Employment-based plans. In an average month each year during the projection period, between 238 million and 241 million people are projected to have health insurance, mostly from employment-based plans. Total federal subsidies for employment-based insurance and nongroup coverage depend on total premiums. In the case of employment-based coverage, a person’s contributions toward premiums are excluded from taxable income, so that as premiums rise, the subsidy the person receives increases as his or her contribution toward premiums increases.
Between 2020 and 2030, private health insurance spending per enrollee, which is the basis for nongroup and employment-based premiums, is projected to grow by an average of 5 percent per year. In that same period, premiums for benchmark plans used to determine subsidies in the nongroup market are projected to grow by an average of 4 percent per year. Most of the premium growth over time is attributable to the changes in projected health care spending per person.
Subsidies relative to FPL. In 2021, of the 93 million people under age 65 with income below 150 percent of the federal poverty level (FPL), a majority--57 million--are estimated to be enrolled in Medicaid or CHIP. Of the 89 million people under age 65 with income between 150 percent and 400 percent of the FPL, 54 million are estimated to be enrolled in employment-based insurance. Under the ACA, states have the option to establish a Basic Health Program for people whose income is between 138 percent and 200 percent of the FPL. To subsidize that coverage, the federal government provides states with funding equal to 95 percent of the subsidies for which those people would have been eligible through a marketplace.

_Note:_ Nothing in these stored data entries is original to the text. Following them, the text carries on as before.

<file path="config.mk">
export PLATFORM = sky130hd
export DESIGN_NAME = smi_seq_ctrl
export DESIGN_NICKNAME = d
export VERILOG_FILES = /design/src/rtl/smi_seq_pkg.sv /design/src/rtl/smi_mode_sel.sv /design/src/rtl/smi_step_map.sv /design/src/rtl/smi_poll_pacer.sv /design/src/rtl/smi_seq_ctrl.sv
export SDC_FILE = /design/constraint.sdc
export NUM_CORES = 1
export LEC_CHECK = 0
export ABC_AREA = 0
export BUFFER_PORTS_ARGS = -buffer_cell sky130_fd_sc_hd__buf_4
export CAP_MARGIN = 15
export CELL_PAD_IN_SITES_DETAIL_PLACEMENT = 0
export CELL_PAD_IN_SITES_GLOBAL_PLACEMENT = 1
export CORE_ASPECT_RATIO = 0.9
export CORE_MARGIN = 2
export CORE_UTILIZATION = 40
export DETAILED_ROUTE_END_ITERATION = 6
export PLACE_DENSITY_LB_ADDON = 0.3
export SLEW_MARGIN = 5
export SYNTH_ARGS = -nofsm -noshare
export SYNTH_HDL_FRONTEND = slang
export SYNTH_SLANG_ARGS = --single-unit
</file>
<file path="constraint.sdc">
create_clock -name clk -period 2.39 [get_ports clk]
set_input_delay 0.239 -clock clk [delete_from_list [all_inputs] [get_ports clk]]
set_output_delay 0.239 -clock clk [all_outputs]
set_load 0.1 [all_outputs]
</file>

Impact of Covid-19 pandemic. Although the coronavirus pandemic has caused major economic disruptions, less than 30 percent of job losses in 2020 are projected to also result in a loss of access to employment-based insurance, in large part because those job losses are concentrated among small firms and lower-wage service industries where health insurance offers are less common, and because many job losses are temporary, with firms allowing workers to retain their offer during the furlough. Among those losing access to employment-based coverage, about one-third are projected to enroll in Medicaid or subsidized nongroup coverage.
On March 18, 2020, the President signed into law the Families First Coronavirus Response Act was enacted which increased the federal medical assistance percentage, (FMAP)--the formula that determines the matching rate for Medicaid--by 6.2 percentage points for the duration of the public health emergency for most enrollees. The law also increased the matching rate for CHIP by about 5 percentage points for the same period. Additionally, the law required states to allow people to remain enrolled in Medicaid and CHIP during that period regardless of changes in their circumstances. The projections also take into account the effect of the Coronavirus Aid, Relief, and Economic Security (CARES) Act, and the Paycheck Protection Program and Health Care Enhancement Act which provided forgivable loans and new tax credits to offset employers’ payroll costs and some of their other expenses.